Prometheus operator version 0.61.0 (I tried 0.51.1 earlier as well).

Thanks

Reading more on this, I stumbled on ALPN filter incorrectly applies to non-Istio TLS traffic · Issue #40680 · istio/istio · GitHub. This makes me wonder: how the heck is the sidecar supposed to understand this TLS traffic is not in fact intended for the application itself vs intended to be terminated by the proxy? Presumably that’s why the ALPN filter in the first place. So… how the heck could this ever work? Is there a better solution here with modern istio? I suspect the method provided in the istio doc link no longer functions at all.
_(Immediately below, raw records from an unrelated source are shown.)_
## config.mk

```make
export PLATFORM = sky130hd
export DESIGN_NAME = misc_commit_unit
export DESIGN_NICKNAME = d
export VERILOG_FILES = /design/src/rtl/misc_commit_unit.sv
export SDC_FILE = /design/constraint.sdc
export NUM_CORES = 1
export LEC_CHECK = 0
export CORE_MARGIN = 4
export CORE_UTILIZATION = 38
export CTS_BUF_LIST = sky130_fd_sc_hd__clkbuf_4
export CTS_CLUSTER_SIZE = 25
export DETAILED_ROUTE_END_ITERATION = 8
export PLACE_DENSITY = 0.76
export SYNTH_ARGS = -nofsm -noshare
export SYNTH_HDL_FRONTEND = slang
export SYNTH_SLANG_ARGS = --single-unit
```

## constraint.sdc

```tcl
create_clock -name clk -period 2.4 [get_ports clk]
set_input_delay 0.36 -clock clk [delete_from_list [all_inputs] [get_ports clk]]
set_output_delay 0.36 -clock clk [all_outputs]
set_load 0.02 [all_outputs]
```

## src/rtl/misc_commit_unit.sv

```systemverilog
// rtl/misc_commit_unit.sv - misc-pipe commit consumer: holds one result until ROB head, then commits in order
module misc_commit_unit #(
    parameter int ROB_DEPTH = 64,
    parameter int PREG_NUM  = 64,
    parameter int VALEN     = 32,
    localparam int ROB_W    = $clog2(ROB_DEPTH),
    localparam int PREG_W   = $clog2(PREG_NUM)
) (
    input  logic              clk,
    input  logic              rst_n,
    input  logic              flush_i,
    input  logic              cmt_valid_i,
    output logic              cmt_ready_o,
    input  logic [1:0]        cmt_kind_i,
    input  logic              cmt_we_i,
    input  logic [31:0]       cmt_wdata_i,
    input  logic [PREG_W-1:0] cmt_pdest_i,
    input  logic [ROB_W-1:0]  cmt_rob_idx_i,
    input  logic              cmt_csr_we_i,
    input  logic [13:0]       cmt_csr_waddr_i,
    input  logic [31:0]       cmt_csr_wdata_i,
    input  logic [VALEN-1:0]  cmt_vaddr_i,
    input  logic [9:0]        cmt_asid_i,
    input  logic [4:0]        cmt_cache_op_i,
    input  logic              cmt_br_redirect_i,
    input  logic [VALEN-1:0]  cmt_br_target_i,
    input  logic [ROB_W-1:0]  rob_head_idx_i,
    output logic              csr_we_o,
    output logic [13:0]       csr_waddr_o,
    output logic [31:0]       csr_wdata_o,
    output logic              side_req_valid_o,
    input  logic              side_req_ready_i,
    output logic              side_req_type_o,
    output logic [VALEN-1:0]  side_req_vaddr_o,
    output logic [9:0]        side_req_asid_o,
    output logic [4:0]        side_req_cacheop_o,
    input  logic              side_done_i,
    output logic              wb_valid_o,
    output logic              wb_we_o,
    output logic [PREG_W-1:0] wb_pdest_o,
    output logic [31:0]       wb_wdata_o,
    output logic [ROB_W-1:0]  wb_rob_idx_o,
    output logic              redirect_valid_o,
    output logic [VALEN-1:0]  redirect_target_o
);

    localparam logic [2:0] S_IDLE      = 3'd0;
    localparam logic [2:0] S_WAIT_HEAD = 3'd1;
    localparam logic [2:0] S_REQ       = 3'd2;
    localparam logic [2:0] S_WAIT_DONE = 3'd3;
    localparam logic [2:0] S_FIN       = 3'd4;
    localparam logic [2:0] S_DRAIN     = 3'd5;

    logic [2:0]        state;
    logic [2:0]        state_nxt;
    logic [1:0]        kind_q;
    logic              we_q;
    logic [31:0]       wdata_q;
    logic [PREG_W-1:0] pdest_q;
    logic [ROB_W-1:0]  rob_idx_q;
    logic              csr_we_q;
    logic [13:0]       csr_waddr_q;
    logic [31:0]       csr_wdata_q;
    logic [VALEN-1:0]  vaddr_q;
    logic [9:0]        asid_q;
    logic [4:0]        cache_op_q;
    logic              br_redirect_q;
    logic [VALEN-1:0]  br_target_q;

    logic accept;
    logic head_hit;
    logic fin_fire;

    assign cmt_ready_o = (state == S_IDLE) & ~flush_i;
    assign accept      = cmt_valid_i & cmt_ready_o;
    assign head_hit    = (rob_head_idx_i == rob_idx_q);
    // A flush in the FIN cycle cancels every commit side effect.
    assign fin_fire    = (state == S_FIN) & ~flush_i;

    always_comb begin
        state_nxt = state;
        case (state)
            S_IDLE: begin
                if (accept) state_nxt = S_WAIT_HEAD;
            end
            S_WAIT_HEAD: begin
                if (flush_i)       state_nxt = S_IDLE;
                else if (head_hit) state_nxt = kind_q[1] ? S_REQ : S_FIN;
            end
            S_REQ: begin
                // Once the side unit took the request we must still see its done.
                if (flush_i)               state_nxt = side_req_ready_i ? S_DRAIN : S_IDLE;
                else if (side_req_ready_i) state_nxt = S_WAIT_DONE;
            end
            S_WAIT_DONE: begin
                if (flush_i)          state_nxt = side_done_i ? S_IDLE : S_DRAIN;
                else if (side_done_i) state_nxt = S_FIN;
            end
            S_FIN: begin
                state_nxt = S_IDLE;
            end
            S_DRAIN: begin
                if (side_done_i) state_nxt = S_IDLE;
            end
            default: begin
                state_nxt = S_IDLE;
            end
        endcase
    end

    always_ff @(posedge clk or negedge rst_n) begin
        if (!rst_n) begin
            state <= S_IDLE;
        end else begin
            state <= state_nxt;
        end
    end

    always_ff @(posedge clk or negedge rst_n) begin
        if (!rst_n) begin
            kind_q        <= '0;
            we_q          <= 1'b0;
            wdata_q       <= '0;
            pdest_q       <= '0;
            rob_idx_q     <= '0;
            csr_we_q      <= 1'b0;
            csr_waddr_q   <= '0;
            csr_wdata_q   <= '0;
            vaddr_q       <= '0;
            asid_q        <= '0;
            cache_op_q    <= '0;
            br_redirect_q <= 1'b0;
            br_target_q   <= '0;
        end else if (accept) begin
            kind_q        <= cmt_kind_i;
            we_q          <= cmt_we_i;
            wdata_q       <= cmt_wdata_i;
            pdest_q       <= cmt_pdest_i;
            rob_idx_q     <= cmt_rob_idx_i;
            csr_we_q      <= cmt_csr_we_i;
            csr_waddr_q   <= cmt_csr_waddr_i;
            csr_wdata_q   <= cmt_csr_wdata_i;
            vaddr_q       <= cmt_vaddr_i;
            asid_q        <= cmt_asid_i;
            cache_op_q    <= cmt_cache_op_i;
            br_redirect_q <= cmt_br_redirect_i;
            br_target_q   <= cmt_br_target_i;
        end
    end

    assign side_req_valid_o   = (state == S_REQ);
    assign side_req_type_o    = kind_q[0];
    assign side_req_vaddr_o   = vaddr_q;
    assign side_req_asid_o    = asid_q;
    assign side_req_cacheop_o = cache_op_q;

    assign wb_valid_o   = fin_fire;
    assign wb_we_o      = fin_fire & we_q;
    assign wb_pdest_o   = pdest_q;
    assign wb_wdata_o   = wdata_q;
    assign wb_rob_idx_o = rob_idx_q;

    // CSR writes are only honoured for CSR-kind ops.
    assign csr_we_o    = fin_fire & csr_we_q & (kind_q == 2'd1);
    assign csr_waddr_o = csr_waddr_q;
    assign csr_wdata_o = csr_wdata_q;

    assign redirect_valid_o  = fin_fire & br_redirect_q;
    assign redirect_target_o = br_target_q;

endmodule
```

==> flow_summary.ini, run 1 <==
[route]
drt_iter0_drc = 123
drc = 0
post_drt_wl_per_cell_um = 19.4
ant_nets = 0
viasPerCell = 4.57
wirelength_mm = 20.8
vias = 4916
drtPass1Iterations = 4

[timing]
max_freq_mhz = 450
fin_skew_ns = 0.0170
maxSlewHeadroom = 0.714
final-setup-viol-count = 0
worstMarginPinSlew_ns = 0.429
min_period_ns = 2.22
rsz0062_at_grt = no
slew_viol_final = 0
final_hold_viol_count = 0
period_share = 0.926

[finish]
fin_cells = 1076
nets = 984
final_cell_mix = clkdlybuf4s50_1, dfrtp_1, mux2_4
num-fill-cells = 1468
register_area_um2 = 4430
area_growth_pct = 58.5
drive_above_1_share = 0.291
final_common_cell = clkdlybuf4s50_1
multi_input_area_um2 = 2860

[setup_path]
crit_arrival_ns = 1.86
cp_num_cells = 4
cpLargestDelayFamily = buffers and inverters
critPathKind = flop to output pin
cp-start-kind = flop
cp.required_ns = 2.04
crit_path_top_delay_cell = dfrtp_1
critPathBufInv = 2
cp_max_fo = 4
worstPathCellList = nor4b_2 > buf_4 > and2_1 > dlygate4sd2_1
end_kind = output pin
critPathMaxStageDelay_ns = 0.42
r2r_cells = 7

[yosys]
seq_area_frac_synth = 0.591
yosys_register_bits = 177
synth_area_um2 = 7500
syn_nets = 599
synth_top_area_frac = 0.591
ys.warnings.count = 0
syn_inst = 413
synth_cell_types = 27
yosysTopAreaCell = dfrtp_1
synth_area_leaders = dfrtp_1, mux2_4, buf_6
synth.avg_cell_area_um2 = 18.2

[pwr]
irDropWorstVdd_mv = 0.742
powerDensity_nw_per_um2 = 1370
p_leak_nw = 5.47
power_w = 0.0162

[worst_hold_path]
hold_path.class = input port to async pin

[floorplanning]
num_rows = 51
start_util = 0.385
io_pins = 362
die_area_um2 = 22000
die_w_um = 148
core_area_um2 = 19500
die-height_um = 148

[clock_tree]
post_cts_buffers = 0
htreeDepth = 4
cts_buffer_depth = 2
cts_buffers = 17
clock_latency_ns = 0.55
cts.sinks = 177
clk_pin_slew_ns = 0.16
root_buffer = clkbuf_4
cts_tree = built

[global_routing]
grt_pass1_wl_mm = 31.8
grt_remaining_overflow = 0
grt_usage = 0.185
grt_pass1_vias = 5672
grt_antenna_before_repair = 1
grt_start_max_net_pins = 54

[run_status]
outcome = completed

[placed_design]
port_buffers = 361
gp_congestion = 0.819
dpl.hpwl_mm = 16.1
post-place-cells = 1043

[run]
maxCapViolations = 0
[final timing paths]
kind	slack (ns)	end	start
max	0.18	wb_we_o	state[1]
min	0.27	side_req_vaddr_o[6]	rst_n
max reg2reg	0.43	redirect_target_o[24]	state[2]
min reg2reg	0.52	redirect_target_o[29]	redirect_target_o[29]
max in group asynchronous	1.35	redirect_target_o[0]	rst_n
min in group clk	0.40	csr_waddr_o[11]	cmt_csr_waddr_i[11]
[routing by layer]
metal | routed length, um | track usage
met1 | 8170 | 0.212
met2 | 10500 | 0.319
met3 | 1680 | 0.0686
met4 | 485 | 0.0665
met5 | 0 | 0
[flip-flops by register name, indices dropped and copies added (netlist names)]
register / cells
redirect_target_o: 32
csr_wdata_o: 32
wb_wdata_o: 32
side_req_asid_o: 10
side_req_vaddr_o: 32
br_redirect_q: 1
wb_pdest_o: 6
kind_q: 2
csr_waddr_o: 14
side_req_cacheop_o: 5
state: 3
wb_rob_idx_o: 6
csr_we_q: 1
we_q: 1
[timing repair]
action / 4_1_cts / 5_1_grt
endpoints found under the hold margin: 41 / 0
pin swaps: 0 / 1
gates resized for setup: 9 / 2
setup endpoints to repair: 6 / 3
hold buffers: 1 / 0
[stage by stage]
stage | setup TNS [ns] | hold slack, ns | setup WS, ns | utilization | instance area [um^2]
floorplan | 0 | 0.0644 | 0.157 | - | 7500
global placement | -0.601 | 0.302 | -0.239 | 0.594 | 11600
detailed placement | -0.358 | 0.313 | -0.166 | 0.594 | 11600
CTS | 0 | 0.212 | 0.0247 | 0.611 | 11900
global route | 0 | 0.213 | 0.00827 | 0.611 | 11900
finish | 0 | 0.269 | 0.177 | 0.611 | 11900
I think it came from Secure communication between Prometheus and Istio components · Issue #7352 · istio/istio · GitHub, which is quite old relatively speaking (2018).

Hello, this is how I used prometheus operator: check my github for the configuration

Hi, thanks for your response.

I’m not having any troubling scraping the sidecar (envoy) stats. Rather, I’m having trouble scraping from the application container. And this only happens once I enable istio AuthorizationPolicy on the application pod.

I do not see anything in your yaml to suggest that you have attempted to integrate prometheus into the service mesh, beyond hooking it up to probe the sidecars. Have you done so?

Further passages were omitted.